Start of STUDY MATERIAL

### config.mk
export PLATFORM = sky130hd
export DESIGN_NAME = fetch_sequencer
export DESIGN_NICKNAME = d
export VERILOG_FILES = /design/src/rtl/fetch_sequencer.sv
export SDC_FILE = /design/constraint.sdc
export NUM_CORES = 1
export LEC_CHECK = 0
export CORE_ASPECT_RATIO = 1.5
export CORE_MARGIN = 10
export CORE_UTILIZATION = 24
export CTS_CLUSTER_SIZE = 14
export DETAILED_ROUTE_END_ITERATION = 6
export PLACE_DENSITY_LB_ADDON = 0.12
export SLEW_MARGIN = 25
export SYNTH_ARGS = -nofsm -noshare
export SYNTH_HDL_FRONTEND = slang
export SYNTH_SLANG_ARGS = --single-unit
export TNS_END_PERCENT = 20
### constraint.sdc
create_clock -name clk -period 2.3 [get_ports clk]
set_clock_uncertainty 0.05 [all_clocks]
set_input_delay 0.345 -clock clk [delete_from_list [all_inputs] [get_ports clk]]
set_output_delay 0.345 -clock clk [all_outputs]
set_load 0.05 [all_outputs]
## config.mk

```make
export PLATFORM = sky130hd
export DESIGN_NAME = dual_clk_serializer_flat
export DESIGN_NICKNAME = d
export VERILOG_FILES = /design/src/rtl/dual_clk_pkg.sv /design/src/rtl/dual_clk_serializer_if.sv /design/src/rtl/edge_det.sv /design/src/rtl/dual_clk_serializer.sv /design/src/flat_wrapper.sv
export SDC_FILE = /design/constraint.sdc
export NUM_CORES = 1
export LEC_CHECK = 0
export ABC_AREA = 1
export CAP_MARGIN = 5
export CORE_MARGIN = 1
export CORE_UTILIZATION = 40
export CTS_CLUSTER_SIZE = 40
export DETAILED_ROUTE_END_ITERATION = 16
export PLACE_DENSITY = 0.73
export SETUP_SLACK_MARGIN = 0.05
export SYNTH_ARGS = -nofsm -noshare
export SYNTH_HDL_FRONTEND = slang
export SYNTH_SLANG_ARGS = --single-unit
```

## constraint.sdc

```tcl
create_clock -name clk -period 1.89 [get_ports clk]
set_input_delay 0.378 -clock clk [delete_from_list [all_inputs] [get_ports clk]]
set_output_delay 0.378 -clock clk [all_outputs]
set_load 0.03 [all_outputs]
```

## src/rtl/dual_clk_pkg.sv

```systemverilog
// dual_clk_pkg: shared FSM state type and default parameters for dual_clk_serializer
package dual_clk_pkg;
    typedef enum logic [1:0] {IDLE, START, SHIFT, DONE} state_t;
    localparam int DEF_DATA_W    = 8;
    localparam bit DEF_MSB_FIRST = 1'b1;
    localparam bit DEF_IDLE_LVL  = 1'b1;
endpackage

```

## src/rtl/dual_clk_serializer_if.sv

```systemverilog
// dual_clk_serializer_if: word handshake and status bundle of the serializer
//   tx_data/tx_valid : word offered by the master
//   tx_ready         : serializer can accept a word
//   busy/done        : word in flight / one-cycle completion pulse
interface dual_clk_serializer_if import dual_clk_pkg::*; #(parameter int DATA_W = DEF_DATA_W);
    logic [DATA_W-1:0] tx_data;
    logic              tx_valid;
    logic              tx_ready;
    logic              busy;
    logic              done;
    modport master (output tx_data, tx_valid, input tx_ready, busy, done);
    modport slave  (input tx_data, tx_valid, output tx_ready, busy, done);
endinterface

```

## src/rtl/edge_det.sv

```systemverilog
// edge_det: registered previous sample with rise/fall outputs
//   clk, rst_n : clock, synchronous active-low reset (history cleared to 0)
//   d_i        : sampled input
//   rise_o     : d_i is 1 and the previous sample was 0
//   fall_o     : d_i is 0 and the previous sample was 1
module edge_det (
    input  logic clk,
    input  logic rst_n,
    input  logic d_i,
    output logic rise_o,
    output logic fall_o
);
    logic prev_q;
    always_ff @(posedge clk) prev_q <= rst_n ? d_i : 1'b0;
    assign rise_o = d_i & ~prev_q;
    assign fall_o = ~d_i & prev_q;
endmodule

```

## src/rtl/dual_clk_serializer.sv

```systemverilog
// dual_clk_serializer: shifts one word out on sdo, paced by a two-phase clock generator
//   clk, rst_n     : system clock, synchronous active-low reset
//   phase0, phase1 : leading/lagging phase clocks from the generator
//   gen_en         : registered enable to the generator
//   sdo            : registered serial data, IDLE_LVL when no bit is driven
//   tx             : word handshake (tx_data, tx_valid, tx_ready) plus busy/done
module dual_clk_serializer import dual_clk_pkg::*; #(
    parameter int DATA_W    = DEF_DATA_W,
    parameter bit MSB_FIRST = DEF_MSB_FIRST,
    parameter bit IDLE_LVL  = DEF_IDLE_LVL
) (
    input  logic                  clk,
    input  logic                  rst_n,
    input  logic                  phase0,
    input  logic                  phase1,
    output logic                  gen_en,
    output logic                  sdo,
    dual_clk_serializer_if.slave  tx
);
    localparam int              CNT_W   = $clog2(DATA_W + 1);
    localparam logic [CNT_W-1:0] CNT_MAX = CNT_W'(DATA_W);
    state_t             state_q, state_d;
    logic [CNT_W-1:0]   cnt_q, cnt_d;
    logic [DATA_W-1:0]  shreg_q, shreg_d;
    logic               sdo_q, sdo_d;
    logic               gen_en_q, busy_q, done_q, ready_q;
    logic               p0_rise, p1_fall, p0_fall_unused, p1_rise_unused;
    logic               next_bit;
    logic [DATA_W-1:0]  shifted;

    edge_det u_p0 (.clk(clk), .rst_n(rst_n), .d_i(phase0), .rise_o(p0_rise), .fall_o(p0_fall_unused));
    edge_det u_p1 (.clk(clk), .rst_n(rst_n), .d_i(phase1), .rise_o(p1_rise_unused), .fall_o(p1_fall));

    assign next_bit = MSB_FIRST ? shreg_q[DATA_W-1] : shreg_q[0];
    assign shifted  = MSB_FIRST ? shreg_q << 1 : shreg_q >> 1;

    always_comb begin
        state_d = state_q;
        cnt_d   = cnt_q;
        shreg_d = shreg_q;
        sdo_d   = sdo_q;
        case (state_q)
            IDLE: if (tx.tx_valid && ready_q) begin
                state_d = START;
                shreg_d = tx.tx_data;
                cnt_d   = '0;
            end
            START: if (p0_rise) begin
                state_d = SHIFT;
                sdo_d   = next_bit;
                shreg_d = shifted;
                cnt_d   = CNT_W'(1);
            end
            SHIFT: begin
                // the two conditions are exclusive through the count, so a
                // simultaneous phase0 rise and phase1 fall never collide
                if (p0_rise && cnt_q < CNT_MAX) begin
                    sdo_d   = next_bit;
                    shreg_d = shifted;
                    cnt_d   = cnt_q + CNT_W'(1);
                end
                if (p1_fall && cnt_q == CNT_MAX) begin
                    state_d = DONE;
                    sdo_d   = IDLE_LVL;
                end
            end
            default: state_d = IDLE;
        endcase
    end

    // status outputs are registered copies decoded from the next state
    always_ff @(posedge clk) begin
        if (!rst_n) begin
            state_q  <= IDLE;
            cnt_q    <= '0;
            shreg_q  <= '0;
            sdo_q    <= IDLE_LVL;
            gen_en_q <= 1'b0;
            busy_q   <= 1'b0;
            done_q   <= 1'b0;
            ready_q  <= 1'b1;
        end else begin
            state_q  <= state_d;
            cnt_q    <= cnt_d;
            shreg_q  <= shreg_d;
            sdo_q    <= sdo_d;
            gen_en_q <= state_d == START || state_d == SHIFT;
            busy_q   <= state_d != IDLE;
            done_q   <= state_d == DONE;
            ready_q  <= state_d == IDLE;
        end
    end

    assign gen_en      = gen_en_q;
    assign sdo         = sdo_q;
    assign tx.tx_ready = ready_q;
    assign tx.busy     = busy_q;
    assign tx.done     = done_q;
endmodule

```

## src/flat_wrapper.sv

```systemverilog
// flat-port wrapper written by rule: the top's interface ports become plain ports
module dual_clk_serializer_flat import dual_clk_pkg::*;
#(
    parameter int DATA_W    = DEF_DATA_W,
    parameter bit MSB_FIRST = DEF_MSB_FIRST,
    parameter bit IDLE_LVL  = DEF_IDLE_LVL
)
  (clk, rst_n, phase0, phase1, gen_en, sdo, tx_tx_data, tx_tx_valid, tx_tx_ready, tx_busy, tx_done);
  dual_clk_serializer_if #(.DATA_W(DATA_W)) tx_i ();
  input  logic clk;
  input  logic rst_n;
  input  logic phase0;
  input  logic phase1;
  output logic gen_en;
  output logic sdo;
  input wire logic [$bits(tx_i.tx_data)-1:0] tx_tx_data;
  input wire logic [$bits(tx_i.tx_valid)-1:0] tx_tx_valid;
  output wire logic [$bits(tx_i.tx_ready)-1:0] tx_tx_ready;
  output wire logic [$bits(tx_i.busy)-1:0] tx_busy;
  output wire logic [$bits(tx_i.done)-1:0] tx_done;
  assign tx_i.tx_data = tx_tx_data;
  assign tx_i.tx_valid = tx_tx_valid;
  assign tx_tx_ready = tx_i.tx_ready;
  assign tx_busy = tx_i.busy;
  assign tx_done = tx_i.done;
  dual_clk_serializer #(.DATA_W(DATA_W), .MSB_FIRST(MSB_FIRST), .IDLE_LVL(IDLE_LVL)) u_core (.clk(clk), .rst_n(rst_n), .phase0(phase0), .phase1(phase1), .gen_en(gen_en), .sdo(sdo), .tx(tx_i));
endmodule
```

==> flow_summary_export.csv <==
group,metric,value,unit
drt,routed.top_layer,"met4",
critical_path,crit_cells,1,
global_route,antenna_found_initial,0,
critical_path,crit_end,"sdo",
placement,port_buffers,17,
sta,rsz0062_at_grt,"no",
critical_path,startpoint_type,"flip-flop",
outcome,outcome,"finished, final reports clean",
synth,yosys_register_bits,21,
floorplan,die_y,56.5,µm
pwr,vdd.ir_drop.worst,1.02,mV
finish,multi_input_area,644,µm²
sta,relSlewSlack,0.789,
synth,synth_warnings,0,
critical_path,reg2reg_slack,220,ps
drt,dr.pass1.iters,4,
placement,place_hpwl,1680,µm
sta,period_share,0.912,
clock_tree,cts_setup_buffers,0,
placement,routabilityCongestion,0.779,
critical_path,r2r_start,"u_core.state_q[1]",
synth,yosys-mux-area-fraction,0.0589,
global_route,track_usage,0.151,
clock_tree,clkTransAtPathRegs,130,ps
synth,synth_cells,166,
pwr,finalPower,2.42,mW
sta,hold_viol_final,0,
run,max_cap_viol_count,0,
synth,avgSynthCellArea,7.17,µm²
drt,wl_met2,1110,µm
clock_tree,h-tree-depth,1,
finish,final_util,0.518,
drt,dr_total_vias,1030,
finish,area_growth,21.0,%
critical_path,slowest_delay,670,ps
floorplan,floorplan.initialDensity,0.428,
finish,nNetsFinal,210,
sta,worstMarginPinSlew,315,ps
floorplan,rows,19,
clock_tree,clockBufferDepth,2,
finish,diodes,0,
pwr,power.density,1680,nW/µm²
synth,ys_seq_area_frac,0.353,
floorplan,fp.coreArea,2780,µm²
finish,drive_above_1_share,0.118,
synth,syn_nets,189,
floorplan,dieArea,3200,µm²
sta,timing.fmax,580,MHz
sta,finClkSkew,1.32,ps
finish,ff_latch_area,420,µm²
drt,postRouteAntennaNets,0,
drt,drt_iter0_drc,41,
critical_path,crit_start,"u_core.sdo",
clock_tree,cts_hold_buf,0,
synth,synthSimpleGateAreaFrac,0.346,
drt,wl_met3,131,µm
sta,setup_viol,0,
drt,drc,0,
global_route,grt_pass1_vias,964,
synth,synth_compound_area_frac,0.0273,
synth,synth_top_family_by_area,"simple AND/OR/NAND/NOR gates",
critical_path,setup.worst_path.class,"flip-flop to primary output",
drt,routed_wl,2300,µm
drt,met1_length,1020,µm
critical_path,cp-end-kind,"primary output",
critical_path,cp.arrival,1350,ps
clock_tree,cts_tree,"yes",
critical_path,cp_max_fo,2,
sta,report.final.slew_viol_count,0,
critical_path,r2r_end,"u_core.tx.tx_ready",
floorplan,die_x,56.5,µm
sta,period_needed,1720,ps
synth,synth_xor_area_frac,0,
finish,most-common-layout-cells,"nand2_1 (44), nor2_1 (25), dfxtp_1 (21)",
critical_path,path_delay_family,"buffers and inverters",
global_route,overflow,0,
clock_tree,clock_latency,320,ps
critical_path,critPathRequiredTime,1510,ps
pwr,p_leak,0.718,nW
floorplan,io_pins,18,
critical_path,rr_worst_depth,6,
synth,netlist_area,1190,µm²
critical_path,crit_buf_inv,1,
synth,yosys.area_share.adder,0.105,
clock_tree,cts_root_buf,"clkbuf_4",
finish,nFillCells,263,
drt,via_per_inst,4.75,
critical_path,cp_slowest_cell,"clkdlybuf4s50_1",
global_route,grt_max_degree,21,
finish,final_common_cell,"nand2_1",
clock_tree,cts_resized,0,
drt,wl_per_cell,10.6,µm
clock_tree,clock_sinks,21,
clock_tree,numCtsBuffers,3,
global_route,grt_pass1_wl,3840,µm
synth,ys_types,23,
worst_hold_path,hold_class,"flip-flop to flip-flop",
critical_path,cp_cell_sequence,"clkdlybuf4s50_1",
[worst min-delay path by stage]
stage | start | to | slack (ps) | cells after the start
final | u_core.shreg_q[4] | u_core.shreg_q[4] | 490 | 2
after global placement | u_core.sdo | u_core.sdo | 460 | 2
after global routing | u_core.shreg_q[7] | u_core.shreg_q[7] | 520 | 2
after floorplan | u_core.shreg_q[0] | u_core.shreg_q[0] | 450 | 2
after CTS | u_core.shreg_q[4] | u_core.shreg_q[4] | 500 | 2
after detailed placement | u_core.shreg_q[4] | u_core.shreg_q[4] | 480 | 2
[synthesized netlist by cell type]
cell	n	area share
or2_1	1	0.0053
nor3_2	1	0.0084
a21oi_1	4	0.017
nand2_1	44	0.14
nand2_2	3	0.016
mux2i_1	7	0.059
inv_1	18	0.057
o21bai_1	1	0.0063
dfxtp_1	21	0.35
buf_2	2	0.0084
nand2_4	2	0.019
nor2_2	1	0.0053
o21ai_0	1	0.0042
clkbuf_1	1	0.0032
ha_1	10	0.11
inv_2	4	0.013
nor2_1	25	0.079
clkinv_1	3	0.0095
nand4_1	2	0.011
nand3_1	11	0.046
buf_6	2	0.019
nand3_2	1	0.0084
nor2_4	1	0.0095
[logic make-up after synthesis]
kind of cell	Yosys count
flip-flops	21
adder cells (fa/ha/maj)	10
AND/OR/NAND/NOR	92
buffers and inverters	30
AO/OA/AOI/OAI	6
multiplexers	7
[final cells by class]
cell class / instances / area share
Clock buffer: 3 / 0.0156
Clock inverter: 1 / 0.00521
Inverter: 25 / 0.0652
Multi-Input combinational cell: 115 / 0.447
Sequential cell: 21 / 0.292
Tap cell: 31 / 0.0269
Timing Repair Buffer: 21 / 0.148
[per-layer routing]
metal	vias to the layer above	GRT usage
met5	-	0
met4	0	0.0418
met3	6	0.0461
met2	27	0.264
met1	452	0.178
li1	545	-
[stage by stage]
step | hold slack [ps] | worst slack [ps] | area [µm²] | setup TNS [ps] | cells
4_1_cts | 496 | 140 | 1440 | 0 | 217
2_1_floorplan | 454 | 355 | 1190 | 0 | 166
3_3_place_gp | 457 | 4.83 | 1410 | 0 | 213
6_report | 494 | 167 | 1440 | 0 | 217
5_1_grt | 515 | 51.9 | 1440 | 0 | 217
3_5_place_dp | 475 | -29.9 | 1410 | -31.9 | 213
[power breakdown]
part	total, mW	internal, mW	switching [mW]
registers	0.691	0.595	0.0958
clock network	0.234	0.0810	0.153
logic	1.49	0.617	0.875
total	2.42	1.29	1.12
[flip-flops by register name, indices dropped and copies added, names as in the netlist]
name,count
u_core.cnt_q,4
u_core.tx.busy,1
u_core.tx.tx_ready,1
u_core.u_p0.prev_q,1
u_core.shreg_q,8
u_core.gen_en,1
u_core.state_q,2
u_core.tx.done,1
u_core.u_p1.prev_q,1
u_core.sdo,1
Note: power is estimated with default switching activity, not from simulation.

End of STUDY MATERIAL

| EXERCISE |
The lines to extract from the data above begin with the line containing "export TNS_END_PERCENT = 20" and end with the line containing "set_output_delay 0.345 -clock". Extract them exactly, including both.

| EXPECTED ANSWER |
export TNS_END_PERCENT = 20
### constraint.sdc
create_clock -name clk -period 2.3 [get_ports clk]
set_clock_uncertainty 0.05 [all_clocks]
set_input_delay 0.345 -clock clk [delete_from_list [all_inputs] [get_ports clk]]
set_output_delay 0.345 -clock clk [all_outputs]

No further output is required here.